Latimer sacudió la cabeza.

—Sin embargo —declaró Peters—, se trata de una
verdadera
fotografía mía, tomada hace tres años. No me he molestado en engañar a nadie. Simplemente ocurre que no soy fotogénico, eso es todo. Pocas personas lo son. La cámara es una mentirosa estupenda. Dimitrios pudo haber utilizado fotografías de cualquier persona con el mismo tipo de cara que la de Visser. Esta fotografía que le he mostrado hace unos instantes es de alguien parecido a Visser.

—Si Dimitrios vive todavía, ¿dónde está?

—Aquí, en París —Peters se inclinó hacia adelante y palmeó una rodilla de Latimer—. Ha sido usted muy razonable —dijo con tono amable—. Se lo contaré todo, mister Latimer.

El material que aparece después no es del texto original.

[src/rtl/cache_comp.sv]
// Tag compare and miss handling for a 2-way cache: answers hits directly and refills a line from memory on a miss.
// Optional hit/miss statistics counters are enabled with `define CACHE_STAT_EN.
module cache_comp #(
  parameter int TAG_W      = 20,
  parameter int IDX_W      = 7,
  parameter int LINE_WORDS = 8
) (
  input  logic                     clk,
  input  logic                     rst,
  input  logic                     comp_in_en,
  input  logic                     valid1_in,
  input  logic                     valid2_in,
  input  logic [TAG_W-1:0]         tag1_in,
  input  logic [TAG_W-1:0]         tag2_in,
  input  logic [31:0]              data1_in,
  input  logic [31:0]              data2_in,
  input  logic [31:0]              cpu_addr_in,
  output logic                     stall,
  output logic                     cpu_data_ok,
  output logic [31:0]              cpu_data_out,
  output logic                     mem_req,
  output logic [31:0]              mem_addr,
  input  logic                     mem_ready,
  input  logic                     mem_rvalid,
  input  logic [31:0]              mem_rdata,
  output logic                     write_en,
  output logic [31:0]              write_addr,
  output logic [LINE_WORDS*32-1:0] write_data,
  input  logic                     write_ok
`ifdef CACHE_STAT_EN
  ,
  output logic [31:0]              hit_cnt,
  output logic [31:0]              miss_cnt
`endif
);

  localparam int OFF_W    = $clog2(LINE_WORDS);
  localparam int LINE_LSB = 32 - TAG_W - IDX_W;
  localparam logic [OFF_W-1:0] LAST_BEAT = OFF_W'(LINE_WORDS - 1);

  typedef enum logic [2:0] {IDLE, MEM_REQ, MEM_RECV, FILL, WAIT_OK, RESP} state_t;

  state_t                         state_q, state_d;
  logic [31:2]                    addr_q, addr_d;
  logic [OFF_W-1:0]               cnt_q, cnt_d;
  logic [LINE_WORDS-1:0][31:0]    line_q, line_d;
  logic                           stall_q, stall_d;
  logic                           ok_q, ok_d;
  logic [31:0]                    data_q, data_d;
  logic                           req_q, req_d;
  logic                           wen_q, wen_d;

  logic hit1, hit2, hit;
  logic unused_addr_lsb;

  assign hit1 = valid1_in && (tag1_in == cpu_addr_in[31:32-TAG_W]);
  assign hit2 = valid2_in && (tag2_in == cpu_addr_in[31:32-TAG_W]);
  assign hit  = hit1 || hit2;
  assign unused_addr_lsb = ^cpu_addr_in[1:0];

  always_comb begin
    state_d = state_q;
    addr_d  = addr_q;
    cnt_d   = cnt_q;
    line_d  = line_q;
    ok_d    = 1'b0;
    data_d  = data_q;
    case (state_q)
      IDLE: begin
        if (comp_in_en) begin
          if (hit) begin
            ok_d   = 1'b1;
            data_d = hit1 ? data1_in : data2_in;
          end else begin
            addr_d  = cpu_addr_in[31:2];
            state_d = MEM_REQ;
          end
        end
      end
      MEM_REQ: begin
        if (mem_ready) begin
          cnt_d   = '0;
          state_d = MEM_RECV;
        end
      end
      MEM_RECV: begin
        if (mem_rvalid) begin
          line_d[cnt_q] = mem_rdata;
          cnt_d         = cnt_q + 1'b1;
          if (cnt_q == LAST_BEAT) state_d = FILL;
        end
      end
      FILL:    state_d = WAIT_OK;
      WAIT_OK: if (write_ok) state_d = RESP;
      RESP: begin
        ok_d    = 1'b1;
        data_d  = line_q[addr_q[LINE_LSB-1:2]];
        state_d = IDLE;
      end
      default: state_d = IDLE;
    endcase
    // Control outputs follow the next state so they line up with the registered state.
    stall_d = (state_d != IDLE);
    req_d   = (state_d == MEM_REQ);
    wen_d   = (state_d == FILL);
  end

  always_ff @(posedge clk or posedge rst) begin
    if (rst) begin
      state_q <= IDLE;
      addr_q  <= '0;
      cnt_q   <= '0;
      line_q  <= '0;
      stall_q <= 1'b0;
      ok_q    <= 1'b0;
      data_q  <= '0;
      req_q   <= 1'b0;
      wen_q   <= 1'b0;
    end else begin
      state_q <= state_d;
      addr_q  <= addr_d;
      cnt_q   <= cnt_d;
      line_q  <= line_d;
      stall_q <= stall_d;
      ok_q    <= ok_d;
      data_q  <= data_d;
      req_q   <= req_d;
      wen_q   <= wen_d;
    end
  end

  assign stall        = stall_q;
  assign cpu_data_ok  = ok_q;
  assign cpu_data_out = data_q;
  assign mem_req      = req_q;
  assign mem_addr     = {addr_q[31:LINE_LSB], {LINE_LSB{1'b0}}};
  assign write_en     = wen_q;
  assign write_addr   = {addr_q[31:LINE_LSB], {LINE_LSB{1'b0}}};
  assign write_data   = line_q;

`ifdef CACHE_STAT_EN
  logic [31:0] hit_cnt_q, hit_cnt_d, miss_cnt_q, miss_cnt_d;

  always_comb begin
    hit_cnt_d  = hit_cnt_q;
    miss_cnt_d = miss_cnt_q;
    if (state_q == IDLE && comp_in_en) begin
      if (hit) hit_cnt_d  = hit_cnt_q + 32'd1;
      else     miss_cnt_d = miss_cnt_q + 32'd1;
    end
  end

  always_ff @(posedge clk or posedge rst) begin
    if (rst) begin
      hit_cnt_q  <= '0;
      miss_cnt_q <= '0;
    end else begin
      hit_cnt_q  <= hit_cnt_d;
      miss_cnt_q <= miss_cnt_d;
    end
  end

  assign hit_cnt  = hit_cnt_q;
  assign miss_cnt = miss_cnt_q;
`endif

endmodule

[config.mk]
export PLATFORM = sky130hd
export DESIGN_NAME = cache_comp
export DESIGN_NICKNAME = d
export VERILOG_FILES = /design/src/rtl/cache_comp.sv
export SDC_FILE = /design/constraint.sdc
export NUM_CORES = 1
export LEC_CHECK = 0
export CAP_MARGIN = 20
export CELL_PAD_IN_SITES_DETAIL_PLACEMENT = 1
export CELL_PAD_IN_SITES_GLOBAL_PLACEMENT = 1
export CORE_MARGIN = 1
export CORE_UTILIZATION = 37
export CTS_CLUSTER_DIAMETER = 200
export DETAILED_ROUTE_END_ITERATION = 10
export PLACE_DENSITY = 0.92
export SKIP_CTS_REPAIR_TIMING = 1
export SYNTH_ARGS = -nofsm -noshare
export SYNTH_HDL_FRONTEND = slang
export SYNTH_SLANG_ARGS = --single-unit
[constraint.sdc]
create_clock -name clk -period 14.1 [get_ports clk]
set_input_delay 2.82 -clock clk [delete_from_list [all_inputs] [get_ports clk]]
set_output_delay 2.82 -clock clk [all_outputs]
set_load 0.01 [all_outputs]
==> impl_metrics.tcl <==
set metrics [dict create \
    r2r_end "write_data[117]$_DFFE_PP0P_" \
    timing_hold_violations_final 0 \
    cts_made_buffers 40 \
    met2_usage 0.472 \
    die_area_um2 43500 \
    cp.depth 7 \
    end_kind "flip-flop" \
    crit_required_ns 14.54 \
    finalWirelength_um 59700 \
    drt_iter0_drc 500 \
    worstSetupStartpointType "input port" \
    synthTopCellsByCount "328 x dfrtp_1, 285 x mux2_2, 74 x buf_4" \
    grt_pass1_vias 12700 \
    fin_worst_skew_ns 0.0209 \
    antenna_found_initial 2 \
    synth_most_common_cell "dfrtp_1" \
    firstDrtPassIters 5 \
    p_leak_nw 9.76 \
    r2r_slack_ns 10.82 \
    clk_latency_ns 0.56 \
    yosys_warnings 0 \
    coreArea_um2 42000 \
    cp_max_fo 17 \
    crit_type "input port to flip-flop" \
    seq_area_frac_synth 0.520 \
    grt_setup_unrepaired "no" \
    grt_use_met1 0.320 \
    ios 532 \
    port_buffers 519 \
    grt.busiest_layer "met2" \
    start_util 0.375 \
    setup_viol 0 \
    critical_path.slowest_cell "nor3b_4" \
    die_x_um 209 \
    r2r_start "state_q[0]$_DFF_PP0_" \
    postSynthCellCount 1046 \
    crit_path_cell_trace "clkdlybuf4s50_1 > nand3b_1 > nor2_1 > nand2_1 > nor3b_4 > buf_4 > mux2_2" \
    period_share 0.392 \
    avgViaCountPerCell 5.48 \
    hpwl_um 40100 \
    overflow 0 \
    htree_levels 2 \
    slew-limit-headroom 0.250 \
    synth.distinct_cells 39 \
    finalSetupTns_ns 0 \
    synth_edf_count 0 \
    synth_seq_cells 328 \
    synth_top_area_frac 0.520 \
    reg2regPathDepth 6 \
    slowest_delay_ns 0.97 \
    cts_tree "yes" \
    place.gp.congestion 0.816 \
    worst_pin_slew_ns 1.13 \
    grt_use_total 0.275 \
    max_freq_mhz 181 \
    pre_cts_ws_ns 7.98 \
    num_rows 75 \
    synth_flop_cell "dfrtp_1" \
    critPathBufInv 2 \
    clkSinkCount 328 \
    finalNonFillerCells 2079 \
    ant_nets 0 \
    timing.final.ws_setup_ns 8.58 \
    syn_area_um2 15800 \
    via_count 11400 \
    dieHeight_um 209 \
    yosysTopAreaCell "dfrtp_1" \
    hold_class "flip-flop to flip-flop" \
    ir_drop_uv 101 \
    synth_area_leaders "dfrtp_1 52%, mux2_2 20%, mux4_2 9.1%" \
    crit_family "simple AND/OR/NAND/NOR gates" \
    power_density_nw_per_um2 186 \
    wire_per_inst_um 28.7 \
    use_met3 0.0752 \
    fin_crit_ns 5.52 \
    fillers 4012 \
    avgSynthCellArea_um2 15.1 \
    cts_buffer_depth 3 \
    drv.max_cap_violation_count 0 \
    clk_pin_slew_worst_paths_ns 0.06 \
    clockRootBuffer "clkbuf_16" \
    placed_cells 2005 \
    nets 1686 \
    grt_max_degree 138 \
    drive_gt1_frac 0.315 \
    fin_util 0.535 \
    cp-endpoint "write_data[117]$_DFFE_PP0P_" \
    crit_start "mem_rvalid" \
    drc 0 \
    synthToLayoutAreaGrowth_pct 42.6 \
    arrival_ns 5.96 \
    grt_pass1_wl_um 88000 \
    synthArstFlopShare 1.00 \
    outcome "completed" \
    drv_slew 0 \
]
## registers in the layout, indices dropped and copies added (netlist names)
name and cells:
cpu_data_ok 1, addr_q 30, cnt_q 3, write_en 1, write_data 256, state_q 3, stall 1, cpu_data_out 32
mem_req 1
## worst register-to-register path, cell delays in order, from the launching register on
cell	delay, ns
dfrtp_1	0.41
nand3b_1	0.27
nor2_1	0.33
nand2_1	0.27
nor3b_4	0.97
buf_4	0.52
mux2_2	0.41
## cell type report
cell class,count,area [um^2],share of cell area
Sequential cell,328,8220,0.365
Multi-Input combinational cell,597,6830,0.304
Timing Repair Buffer,537,5350,0.238
Clock buffer,57,1190,0.0531
Tap cell,539,674,0.0300
Clock inverter,15,203,0.00901
Inverter,4,22.5,0.00100
Antenna cell,2,5.00,0.000222
## worst min-delay path by stage
stage,from,cells past startpoint,slack (ns),endpoint
6_report,write_data[147]$_DFFE_PP0P_,1,0.53,write_data[147]$_DFFE_PP0P_
5_1_grt,write_data[147]$_DFFE_PP0P_,1,0.54,write_data[147]$_DFFE_PP0P_
4_1_cts,write_data[147]$_DFFE_PP0P_,1,0.53,write_data[147]$_DFFE_PP0P_
3_5_place_dp,write_data[42]$_DFFE_PP0P_,1,0.51,write_data[42]$_DFFE_PP0P_
3_3_place_gp,write_data[24]$_DFFE_PP0P_,1,0.49,write_data[24]$_DFFE_PP0P_
2_1_floorplan,addr_q[10]$_DFFE_PP0P_,1,0.51,addr_q[10]$_DFFE_PP0P_
## stage by stage
stage	hold slack (ns)	total power [W]	cell area [um^2]
after detailed placement	0.510	0.00308	21100
after CTS	0.529	0.00421	22500
after global placement	0.490	0.00300	21100
final	0.532	0.00418	22500
after floorplan	0.506	0.00228	15800
after global routing	0.538	0.00434	22500
## power by group
| part | leakage, nW | internal [W] | switching (W) |
|---|---|---|---|
| Combinational | 4.74 | 0.000952 | 0.000623 |
| Sequential | 4.33 | 0.00120 | 0.000312 |
| Clock | 0.688 | 0.000665 | 0.000426 |
## metal layers
metal  wire length [um]  vias up
met3               4290      138
met4               2620        0
met1              22700     5996
met5                  0        -
met2              30100      528
li1                   -     4724
## kinds of logic after synthesis
kind of cell             count (synthesis)  share of synthesized area
buffers and inverters                  130                     0.0526
flip-flops                             328                      0.520
XOR/XNOR                                40                     0.0222
AO/OA/AOI/OAI                           41                     0.0272
multiplexers                           414                      0.346
AND/OR/NAND/NOR                         90                     0.0303
adder cells (fa/ha/maj)                  2                    0.00159
other                                    1                   0.000238
## cell usage in the layout, fill, tap and decap left out, types with 5 or more instances in the layout
cell	count
nand2_1	44
mux2_2	285
nor2_1	6
nand4_1	13
nor3_1	5
mux4_2	64
clkbuf_16	40
mux2_4	30
buf_4	17
xnor2_1	40
o221a_1	30
clkdlybuf4s50_1	519
clkbuf_8	13
dfrtp_1	325
mux2i_1	32
conb_1	10
clkinv_2	5
No activity file was read; power rests on OpenSTA's default activity.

—Es muy amable de su parte —replicó el escritor, con un gesto de amargura.

—¡No! ¡No! Usted tiene
derecho
a saberlo —protestó Peters calurosamente, antes de fruncir los labios y estirarlos hacia adelante, en ese gesto de las personas que saben muy bien distinguir lo justo de lo injusto—. Se lo contaré todo —repitió antes de encender otro cigarro.

»Tal como usted puede suponer —prosiguió—, todos estábamos enojados con Dimitrios. Algunos le prometieron vengarse. Pero yo, mister Latimer, jamás he sido un hombre que me haya gustado darme de cabeza contra las paredes. Dimitrios había desaparecido y no había modo de encontrarle.

»Una vez olvidadas las vejaciones de la vida en prisión, purgué el odio de mi corazón y me dediqué a viajar, para recuperar así mi sentido de la proporción. Me he convertido en un vagabundo, mister Latimer. Algún pequeño negocio aquí, otro pequeño negocio allí, viajes, meditación… ésa ha sido mi vida. Hace un par de años, me encontré con Vissner, en Roma.

»Como supondrá, no le había visto durante los últimos cinco años. ¡Pobre hombre! Había pasado muy duras penalidades. Pocos meses después de haber salido de la cárcel, agobiado por apuros de dinero, había falsificado un cheque. Le condenaron otra vez: tres años de prisión; después, cuando cumplió la pena, le deportaron. No tenía siquiera un céntimo y no podía trabajar en Francia, donde conocía gente que le habría sido útil. Creo que no puedo reprocharle que se haya dejado vencer por una gran amargura.

»Me pidió que le prestara algún dinero. Nos habíamos encontrado en un café y me explicó que debía ir a Zurich para comprar un nuevo pasaporte, pero no tenía el dinero necesario. Su pasaporte holandés no le servía, porque en él constaba su verdadero nombre. Me hubiera gustado echarle una mano: aunque jamás me había caído muy bien, su situación me parecía deplorable. Sin embargo, me negué a prestarle dinero.

»Ante mi negativa se irritó y no hacía más que acusarme de no confiar en que él sabría pagar una deuda de honor; sin duda, era una tontería hablar de esa manera. Después comenzó a implorarme. Podía probar, me dijo, que podría pagar ese dinero y entonces me confesó algunas cosas interesantes.

»Ya le he dicho que Visser sabía algo más que nosotros acerca de Dimitrios. Sí, sabía bastante más. Había conseguido, a costa de no pocos problemas, averiguar ciertos detalles. Todo ocurrió después de aquella tarde en que él empuñó su pistola para amenazar a Dimitrios; aquella tarde en la que Dimitrios le había vuelto la espalda. Nadie había desafiado de ese modo a Visser antes y él quiso saber quién era aquel hombre que le había humillado. En fin, ésta es la explicación que yo me he hecho.